A few thoughts:
Beauty in brokenness.
I do think also of what I wrote you once, like an onion of grief, peeling back the layers one by one.
I’m sure self-discovery is part of it.
What are you on earth for, and what does it mean when that supposition is destroyed. What is left of you?
It’s a common question for a mzungu in Africa, who am I and why am I here. Not sure anyone ever fully answers it.
I read something today that will probably resonate with your experience, from an email by Richard Rohr’s team:
Author and Episcopal priest Barbara Taylor Brown invites us to consider the lessons that suffering has to teach us and reminds us that we can only learn when we are willing to stay put instead of turning away.

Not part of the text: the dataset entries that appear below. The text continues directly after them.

What follows belongs to an exercise in optimizing a design on an open flow for small area, a short achievable clock period and few clock cycles per item; a production flow would make more cautious choices. Function was checked by simulation only, so behaviour that the tests miss may differ from the original.

Setup of MS:
==> flow/design.v (excerpt) <==
module Processor(
	input					CLOCK_50,
	input					rst,
	output	[3:0]			imem_addr,
	input	[31:0]			imem_data,
	output	reg				retire,
	output	[3:0]			flags_out,
	output	reg	[31:0]		result_out
);
For scale: about 7200 cells after synthesis, roughly 1200 flip-flops, ~75 I/O pins, roughly 66000 um2 of cells after synthesis.
Settings: LEC_CHECK=0, ABC_AREA=1, CAP_MARGIN=20, CORE_MARGIN=2, CORE_UTILIZATION=30, SETUP_SLACK_MARGIN=5, SLEW_MARGIN=20; clock period 11.0 ns.
run.sh (not shown) runs the stock make flow with config.mk's settings and CLKGATE_MAP_FILE= SYNTH_SCRIPT=/design/flow/synth_recipe.tcl, a recipe that flattens the netlist after the stock synthesis.
Testbench counts of MS, summed over its fixed seeds: cycles 3,368, instrs 3,072.
The inputs of JK differ from those of MS as listed below.
--- a/flow/design.v
+++ b/flow/design.v
@@ -155,25 +155,25 @@
 	end
 end
 wire        fw_n = fwd_ok && f_n == ir_rd;
 wire        fw_m = fwd_ok && f_m == ir_rd;
 wire        fw_s = fwd_ok && f_s == ir_rd;
 wire        fw_d = fwd_ok && f_d == ir_rd;
 wire [31:0] vn_f = fw_n ? wdata : rn_f;
 wire [31:0] vd_f = fw_d ? wdata : rd_f;
-wire [7:0]  vs_f = fw_s ? wdata[7:0] : rs_f;
+wire [7:0]  vs_f = fw_s ? res[7:0] : rs_f;	 
 wire [63:0] imm_dbl = {24'b0, f[7:0], 24'b0, f[7:0]} >> {f[11:8], 1'b0};
 wire [31:0] imm_rot = imm_dbl[31:0];
 wire        sel_imm = f_dpi;
 wire        sel_off = f_lsi;
 wire        sel_fw  = !f_dpi && !f_lsi && fw_m;
 wire        sel_rm  = !f_dpi && !f_lsi && !fw_m;
 wire [31:0] vm = ({32{sel_imm}} & imm_rot) | ({32{sel_off}} & {20'b0, f[11:0]}) |
-                 ({32{sel_fw}} & wdata) | ({32{sel_rm}} & rm_f);
+                 ({32{sel_fw}} & res) | ({32{sel_rm}} & rm_f);
 wire [7:0]  vs = f_ramt ? vs_f : ((f_dpi || f_lsi) ? 8'd0 : {3'b0, f[11:7]});
 wire        t_lsl = f[6:5] == 2'b00;
 wire        t_asr = f[6:5] == 2'b10;
 wire        t_ror = f[6:5] == 2'b11;
 wire [4:0]  n5  = vs[4:0];
 wire        big = |vs[7:5];					 
 wire        nz  = |vs;						 
 wire [31:0] r0 = t_lsl ? {vm[0], vm[31:1]} : vm;
@@ -208,17 +208,18 @@
 	4'hd:       f_tt = 4'b1010;		 
 	4'he:       f_tt = 4'b0100;		 
 	default:    f_tt = 4'b0101;		 
 	endcase
 end
 wire f_arith = f_mul || (f_dp && (f_cmd[3:1] == 3'b001 || f_cmd[3:1] == 3'b010 || f_cmd[3:1] == 3'b011 || f_cmd[3:1] == 3'b101));
 wire f_immc  = f_dpi && f[11:8] != 4'd0;	 
 wire f_r15   = !f_br && ((f_m == 4'd15 && !f_dpi && !f_lsi) || (f_s == 4'd15 && f_ramt));	 
-wire bubble  = !rst && wr_r15 && (k_ld || f_r15);
+wire f_lduse = k_ld && ((fw_m && !f_dpi && !f_lsi) || (fw_s && f_ramt));
+wire bubble  = !rst && ((wr_r15 && (k_ld || f_r15)) || f_lduse);
 always @(posedge CLOCK_50) begin
 	if (rst || !mul_more) begin
 		ir_v    <= !bubble;
 		ir_pc   <= imem_addr;
 		ir_cond <= f[31:28];
 		ir_rd   <= f_d;
 		ir_off  <= f[3:0];
 		k_mul   <= f_mul;
@@ -229,25 +230,27 @@
 		k_fl    <= f_dp && f[20];
 		k_arith <= f_arith;
 		k_acv   <= f_arith && !f_mul;
 		k_inva  <= !f_mul && (f_cmd == 4'h3 || f_cmd == 4'h7);
 		k_invb  <= !f_mul && (f_cmd == 4'h2 || f_cmd == 4'h6 || f_cmd == 4'ha);
 		k_cinc  <= !f_mul && (f_cmd == 4'h5 || f_cmd == 4'h6 || f_cmd == 4'h7);
 		k_cin1  <= !f_mul && (f_cmd == 4'h2 || f_cmd == 4'h3 || f_cmd == 4'ha);
 		k_tt    <= f_tt;
-		opn     <= vn_f;
-		opd     <= vd_f;
 		op2     <= sh;
 		sc_c    <= !f_immc && !nz;
 		sc_v    <= f_immc ? imm_rot[31] : shc;
 	end
 	else begin
 		op2     <= {op2[29:0], 2'b0};
 	end
+end
+always @(posedge CLOCK_50) begin
+	opn <= vn_f;
+	opd <= vd_f;
 end
 always @(posedge CLOCK_50) begin
 	if (rst) begin
 		retire <= 1'b0;
 		mbusy  <= 1'b0;
 		fN <= 1'b0; fZ <= 1'b0; fC <= 1'b0; fV <= 1'b0;
 		rf_v   <= 15'b0;
 		dm_v   <= 16'b0;
@@ -258,17 +261,17 @@
 		if (wr_flag) begin fN <= newN; fZ <= newZ; fC <= newC; fV <= newV; end
 		if (wr_reg) rf_v[ir_rd] <= 1'b1;
 		if (wr_mem) dm_v[maddr] <= 1'b1;
 	end
 end
 always @(posedge CLOCK_50) begin
 	if (!rst && wr_reg) rf[ir_rd] <= wdata;
 	if (!rst && wr_mem) dm[maddr] <= opd;
-	if (wr_r15) pc_r <= wdata[3:0];
+	if (bubble) pc_r <= wr_r15 ? wdata[3:0] : imem_addr;
 end
 always @(posedge CLOCK_50) begin
 	if (done) begin
 		if (k_br) result_out <= {28'b0, npc_fast};
 		else if (wr_rd) result_out <= (ir_rd == 4'd15) ? {28'b0, wdata[3:0]} : wdata;
 		else result_out <= opd;
 	end
 	else if (mul_more) begin
==> comparison <==
The final reports for JK and MS show final instance area lower in the former.
Re synthesized instance count: MS was higher than JK.
JK vs MS — average wire per cell in the routed design climbed by a few percent
Final cell count without fillers was higher in the run labelled MS.
Met2 track demand over resource, MS and JK: higher on MS
Side by side, met3 track demand over resource in global routing turned out higher in JK than in MS.
The core of JK is more densely filled than that of MS.
Number of buffers inserted during clock tree synthesis delta for JK relative to MS: about 3.6% lower
Via count of the routed design ended up about 3.4% lower on JK than on MS.
Testbench counts of JK, summed over its fixed seeds: cycles 3,376, instrs 3,072.

[what the ideal ports hide]
No port has a modelled driver above. Below, the same layouts with a new extraction and two added sets of constraints. Step 1: set_driving_cell puts a clkbuf_16 on CLOCK_50 and a buf_2 on each other input, an assumption about the parent block. Step 2 also shifts input and output timing later by t, the mid clock arrival at the registers, as if the neighbouring blocks saw the same clock. a / b / c = ideal / step 1 / step 2; a / b = the first two.
run	t, ns	setup WS [ns]	worst setup path at the end	latest minus earliest clock arrival (ns)
MS	0.883	4.763 / 4.680 / 4.076	input to register	0.050 / 0.049
JK	0.874	4.498 / 4.413 / 4.205	input to register	0.048 / 0.048
After both steps every run listed still meets setup and hold. For MS, which loses most, drivers alone change the setup slack by -0.083 ns; drivers and shift together by -0.687 ns.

Psychotherapist Miriam Greenspan says that painful emotions are like the Zen teacher who whacks his students with a flat board right between their shoulder blades when he sees them going to sleep during meditation. If we can learn to tolerate the whack — better yet, to let it wake us up — we may discover the power hidden in the heart of the pain. Though this teaching is central to several of the world’s great religions, it will never have broad appeal, since almost no one wants to go there. Who would stick around to wrestle a dark angel [see Genesis 32:22–31] all night long if there were any chance of escape? The only answer I can think of is this: someone in deep need of blessing; someone willing to limp forever for the blessing that follows the wound.
What such people stand to discover, Greenspan says, is the close relationship between “individual heartbreak and the brokenheartedness of the world.”
While those who are frightened by the primal energy of dark emotions try to avoid them, becoming more and more cut off from the world at large, those who are willing to wrestle with angels break out of their isolation by dirtying their hands with the emotions that rattle them most.
“One does not become enlightened by imagining figures of light,” Carl Jung wrote, “but by making the darkness conscious.” Reading this, I realize that in a whole lifetime spent with seekers of enlightenment, I have never once heard anyone speak in hushed tones about the value of endarkenment.